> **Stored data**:
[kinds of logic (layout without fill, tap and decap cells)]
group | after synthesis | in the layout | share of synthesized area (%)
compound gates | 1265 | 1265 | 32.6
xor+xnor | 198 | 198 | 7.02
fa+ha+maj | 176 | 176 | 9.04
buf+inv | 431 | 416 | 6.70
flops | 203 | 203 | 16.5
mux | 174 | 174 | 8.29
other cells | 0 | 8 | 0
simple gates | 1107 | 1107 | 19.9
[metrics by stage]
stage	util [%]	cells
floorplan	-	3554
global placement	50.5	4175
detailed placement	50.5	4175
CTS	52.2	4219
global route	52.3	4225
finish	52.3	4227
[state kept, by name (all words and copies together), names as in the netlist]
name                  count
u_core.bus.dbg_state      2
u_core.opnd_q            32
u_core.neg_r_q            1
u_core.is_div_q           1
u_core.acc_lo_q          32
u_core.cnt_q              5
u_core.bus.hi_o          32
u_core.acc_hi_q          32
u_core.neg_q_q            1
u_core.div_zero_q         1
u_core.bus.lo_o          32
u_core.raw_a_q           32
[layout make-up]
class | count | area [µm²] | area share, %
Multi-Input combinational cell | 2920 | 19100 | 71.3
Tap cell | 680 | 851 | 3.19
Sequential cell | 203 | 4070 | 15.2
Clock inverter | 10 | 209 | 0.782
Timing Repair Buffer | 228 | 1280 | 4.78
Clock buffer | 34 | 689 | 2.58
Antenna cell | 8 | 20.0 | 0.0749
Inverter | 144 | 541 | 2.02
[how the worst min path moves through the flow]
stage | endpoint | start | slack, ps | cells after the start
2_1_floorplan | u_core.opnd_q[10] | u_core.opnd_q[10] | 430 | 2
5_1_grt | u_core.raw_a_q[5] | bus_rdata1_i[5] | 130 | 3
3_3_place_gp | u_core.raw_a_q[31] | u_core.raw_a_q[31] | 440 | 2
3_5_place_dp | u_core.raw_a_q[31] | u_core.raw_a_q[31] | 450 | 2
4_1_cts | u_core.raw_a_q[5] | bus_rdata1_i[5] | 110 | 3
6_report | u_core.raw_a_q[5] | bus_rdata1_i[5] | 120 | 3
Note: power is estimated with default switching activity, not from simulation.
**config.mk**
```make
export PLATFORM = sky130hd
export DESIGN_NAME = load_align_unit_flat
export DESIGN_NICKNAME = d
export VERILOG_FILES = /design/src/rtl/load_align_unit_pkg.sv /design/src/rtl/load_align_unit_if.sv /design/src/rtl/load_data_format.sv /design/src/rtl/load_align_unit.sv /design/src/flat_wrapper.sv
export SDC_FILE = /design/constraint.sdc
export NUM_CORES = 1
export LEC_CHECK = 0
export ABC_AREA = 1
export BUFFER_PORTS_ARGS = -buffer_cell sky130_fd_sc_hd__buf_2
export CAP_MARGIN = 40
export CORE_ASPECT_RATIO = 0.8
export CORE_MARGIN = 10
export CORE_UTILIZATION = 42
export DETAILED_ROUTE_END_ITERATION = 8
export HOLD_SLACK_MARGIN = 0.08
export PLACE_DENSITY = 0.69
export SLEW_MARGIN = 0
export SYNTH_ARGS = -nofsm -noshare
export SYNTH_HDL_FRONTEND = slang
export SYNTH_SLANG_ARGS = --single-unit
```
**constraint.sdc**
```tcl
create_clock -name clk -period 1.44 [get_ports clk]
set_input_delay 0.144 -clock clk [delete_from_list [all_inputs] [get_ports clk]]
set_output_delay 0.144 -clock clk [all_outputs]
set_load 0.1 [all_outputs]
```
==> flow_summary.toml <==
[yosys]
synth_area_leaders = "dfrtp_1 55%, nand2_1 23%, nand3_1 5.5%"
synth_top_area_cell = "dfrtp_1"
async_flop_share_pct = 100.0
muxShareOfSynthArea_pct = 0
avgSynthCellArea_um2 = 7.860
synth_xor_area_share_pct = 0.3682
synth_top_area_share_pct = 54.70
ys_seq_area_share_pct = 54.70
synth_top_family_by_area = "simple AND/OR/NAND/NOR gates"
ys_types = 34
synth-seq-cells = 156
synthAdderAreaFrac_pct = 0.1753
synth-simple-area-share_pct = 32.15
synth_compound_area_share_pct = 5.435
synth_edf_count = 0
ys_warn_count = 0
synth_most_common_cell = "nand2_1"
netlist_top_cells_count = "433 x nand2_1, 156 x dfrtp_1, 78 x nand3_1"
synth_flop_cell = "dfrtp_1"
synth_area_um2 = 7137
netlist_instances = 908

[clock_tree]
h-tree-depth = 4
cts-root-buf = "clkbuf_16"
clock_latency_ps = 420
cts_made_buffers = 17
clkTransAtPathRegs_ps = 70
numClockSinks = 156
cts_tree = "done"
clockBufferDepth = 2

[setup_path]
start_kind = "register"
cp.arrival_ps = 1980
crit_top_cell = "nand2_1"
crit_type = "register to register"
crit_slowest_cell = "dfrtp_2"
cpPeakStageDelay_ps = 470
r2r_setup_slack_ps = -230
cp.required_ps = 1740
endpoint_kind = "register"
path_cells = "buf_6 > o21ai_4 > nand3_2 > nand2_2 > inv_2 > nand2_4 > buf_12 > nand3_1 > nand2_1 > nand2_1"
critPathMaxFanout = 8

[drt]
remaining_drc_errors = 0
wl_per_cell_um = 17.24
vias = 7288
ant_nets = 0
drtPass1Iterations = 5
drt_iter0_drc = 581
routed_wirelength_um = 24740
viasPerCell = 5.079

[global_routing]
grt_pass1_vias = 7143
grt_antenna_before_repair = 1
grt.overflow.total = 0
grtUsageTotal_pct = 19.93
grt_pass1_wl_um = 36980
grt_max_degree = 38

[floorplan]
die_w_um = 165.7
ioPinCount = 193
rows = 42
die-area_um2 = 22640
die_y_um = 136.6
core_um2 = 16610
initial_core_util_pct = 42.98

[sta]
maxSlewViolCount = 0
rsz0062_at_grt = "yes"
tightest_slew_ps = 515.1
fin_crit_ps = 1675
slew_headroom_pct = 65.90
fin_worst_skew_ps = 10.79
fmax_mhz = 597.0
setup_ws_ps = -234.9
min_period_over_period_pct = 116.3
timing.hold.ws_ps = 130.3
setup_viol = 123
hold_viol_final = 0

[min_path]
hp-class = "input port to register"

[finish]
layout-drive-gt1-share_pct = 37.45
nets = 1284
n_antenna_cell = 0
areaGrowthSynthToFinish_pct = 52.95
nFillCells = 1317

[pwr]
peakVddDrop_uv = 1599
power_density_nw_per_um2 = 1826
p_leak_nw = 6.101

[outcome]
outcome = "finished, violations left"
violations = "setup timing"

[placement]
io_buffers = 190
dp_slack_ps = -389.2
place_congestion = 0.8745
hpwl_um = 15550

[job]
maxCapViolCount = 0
$ cat src/rtl/pc_unit.sv
// Fetch program counter: selects the next PC from increment, jump, branch, trap,
// trap return or return-address-stack pop, with misaligned-target trapping.
module pc_unit #(
    parameter int unsigned     XLEN       = 32,
    parameter logic [XLEN-1:0] INIT_ADDR  = 32'h0000_0000,
    parameter logic [XLEN-1:0] TRAP_VEC   = 32'h0000_0010,
    parameter int unsigned     INSN_BYTES = 4,
    parameter int unsigned     RAS_DEPTH  = 4
) (
    input  logic            clk,
    input  logic            res,
    input  logic            enable,
    input  logic [2:0]      mode,
    input  logic [XLEN-1:0] jmp_addr,
    input  logic [XLEN-1:0] offset,
    input  logic            push_ret,
    output logic [XLEN-1:0] pc,
    output logic [XLEN-1:0] pc_next,
    output logic [XLEN-1:0] epc,
    output logic            ras_empty,
    output logic            misalign
);

    localparam int unsigned     ALIGN_W = $clog2(INSN_BYTES);
    localparam int unsigned     PTR_W   = $clog2(RAS_DEPTH);
    localparam int unsigned     CNT_W   = $clog2(RAS_DEPTH + 1);
    localparam logic [XLEN-1:0] STEP    = XLEN'(INSN_BYTES);
    localparam logic [CNT_W-1:0] CNT_MAX = CNT_W'(RAS_DEPTH);

    typedef enum logic [2:0] {
        MODE_HOLD   = 3'd0,
        MODE_INC    = 3'd1,
        MODE_JUMP   = 3'd2,
        MODE_BRANCH = 3'd3,
        MODE_TRAP   = 3'd4,
        MODE_TRET   = 3'd5,
        MODE_POP    = 3'd6,
        MODE_RSVD   = 3'd7
    } pc_mode_e;

    logic [XLEN-1:0]  r_pc;
    logic [XLEN-1:0]  r_epc;
    logic             r_misalign;
    logic [PTR_W-1:0] r_ptr;
    logic [CNT_W-1:0] r_cnt;
    logic [XLEN-1:0]  r_ras [RAS_DEPTH];

    pc_mode_e         w_mode;
    logic [XLEN-1:0]  w_pcInc;
    logic [XLEN-1:0]  w_target;
    logic             w_targetMis;
    logic [PTR_W-1:0] w_popPtr;
    logic             w_rasEmpty;
    logic [XLEN-1:0]  w_nextPc;
    logic [XLEN-1:0]  w_nextEpc;
    logic             w_fault;
    logic             w_push;
    logic             w_pop;

    assign w_mode      = pc_mode_e'(mode);
    assign w_pcInc     = r_pc + STEP;
    assign w_target    = (w_mode == MODE_JUMP) ? jmp_addr : r_pc + offset;
    assign w_targetMis = |w_target[ALIGN_W-1:0];
    assign w_popPtr    = r_ptr - PTR_W'(1);
    assign w_rasEmpty  = (r_cnt == '0);

    // A misaligned jump/branch target is redirected to the trap vector instead.
    always_comb begin
        w_nextPc  = r_pc;
        w_nextEpc = r_epc;
        w_fault   = 1'b0;
        w_push    = 1'b0;
        w_pop     = 1'b0;
        case (w_mode)
            MODE_INC: w_nextPc = w_pcInc;
            MODE_JUMP, MODE_BRANCH: begin
                if (w_targetMis) begin
                    w_fault   = 1'b1;
                    w_nextEpc = r_pc;
                    w_nextPc  = TRAP_VEC;
                end else begin
                    w_nextPc = w_target;
                    w_push   = push_ret;
                end
            end
            MODE_TRAP: begin
                w_nextEpc = r_pc;
                w_nextPc  = TRAP_VEC;
            end
            MODE_TRET: w_nextPc = r_epc;
            MODE_POP: begin
                if (!w_rasEmpty) begin
                    w_nextPc = r_ras[w_popPtr];
                    w_pop    = 1'b1;
                end else begin
                    w_nextPc = w_pcInc;
                end
            end
            default: w_nextPc = r_pc;
        endcase
    end

    always_ff @(posedge clk) begin
        if (res) begin
            r_pc       <= INIT_ADDR;
            r_epc      <= INIT_ADDR;
            r_misalign <= 1'b0;
            r_ptr      <= '0;
            r_cnt      <= '0;
        end else if (enable) begin
            r_pc       <= w_nextPc;
            r_epc      <= w_nextEpc;
            r_misalign <= w_fault;
            if (w_push) begin
                r_ptr <= r_ptr + PTR_W'(1);
                if (r_cnt != CNT_MAX) begin
                    r_cnt <= r_cnt + CNT_W'(1);
                end
            end else if (w_pop) begin
                r_ptr <= w_popPtr;
                r_cnt <= r_cnt - CNT_W'(1);
            end
        end
    end

    // Stack contents need no reset; validity is tracked by r_cnt alone.
    always_ff @(posedge clk) begin
        if (!res && enable && w_push) begin
            r_ras[r_ptr] <= w_pcInc;
        end
    end

    assign pc        = r_pc;
    assign epc       = r_epc;
    assign misalign  = r_misalign;
    assign ras_empty = w_rasEmpty;
    assign pc_next   = res ? INIT_ADDR : w_nextPc;

endmodule

$ cat config.mk
export PLATFORM = sky130hd
export DESIGN_NAME = pc_unit
export DESIGN_NICKNAME = d
export VERILOG_FILES = /design/src/rtl/pc_unit.sv
export SDC_FILE = /design/constraint.sdc
export NUM_CORES = 1
export LEC_CHECK = 0
export CAP_MARGIN = 10
export CORE_ASPECT_RATIO = 1.5
export CORE_MARGIN = 5
export CORE_UTILIZATION = 55
export CTS_CLUSTER_DIAMETER = 150
export DETAILED_ROUTE_END_ITERATION = 7
export DONT_BUFFER_PORTS = 1
export PLACE_DENSITY = 0.81
export SLEW_MARGIN = 20
export SYNTH_ARGS = -nofsm -noshare
export SYNTH_HDL_FRONTEND = slang
export SYNTH_SLANG_ARGS = --single-unit
$ cat constraint.sdc
create_clock -name clk -period 4.45 [get_ports clk]
set_clock_uncertainty 0.2 [all_clocks]
set_input_delay 0 -clock clk [delete_from_list [all_inputs] [get_ports clk]]
set_output_delay 0 -clock clk [all_outputs]
set_load 0.03 [all_outputs]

> **TASK ITEM**: Print the lines above, unchanged, from the start of the records to the line with "mux | 174 | 174 | 8.29", including that final line.

> **RESPONSE BELOW**:
[kinds of logic (layout without fill, tap and decap cells)]
group | after synthesis | in the layout | share of synthesized area (%)
compound gates | 1265 | 1265 | 32.6
xor+xnor | 198 | 198 | 7.02
fa+ha+maj | 176 | 176 | 9.04
buf+inv | 431 | 416 | 6.70
flops | 203 | 203 | 16.5
mux | 174 | 174 | 8.29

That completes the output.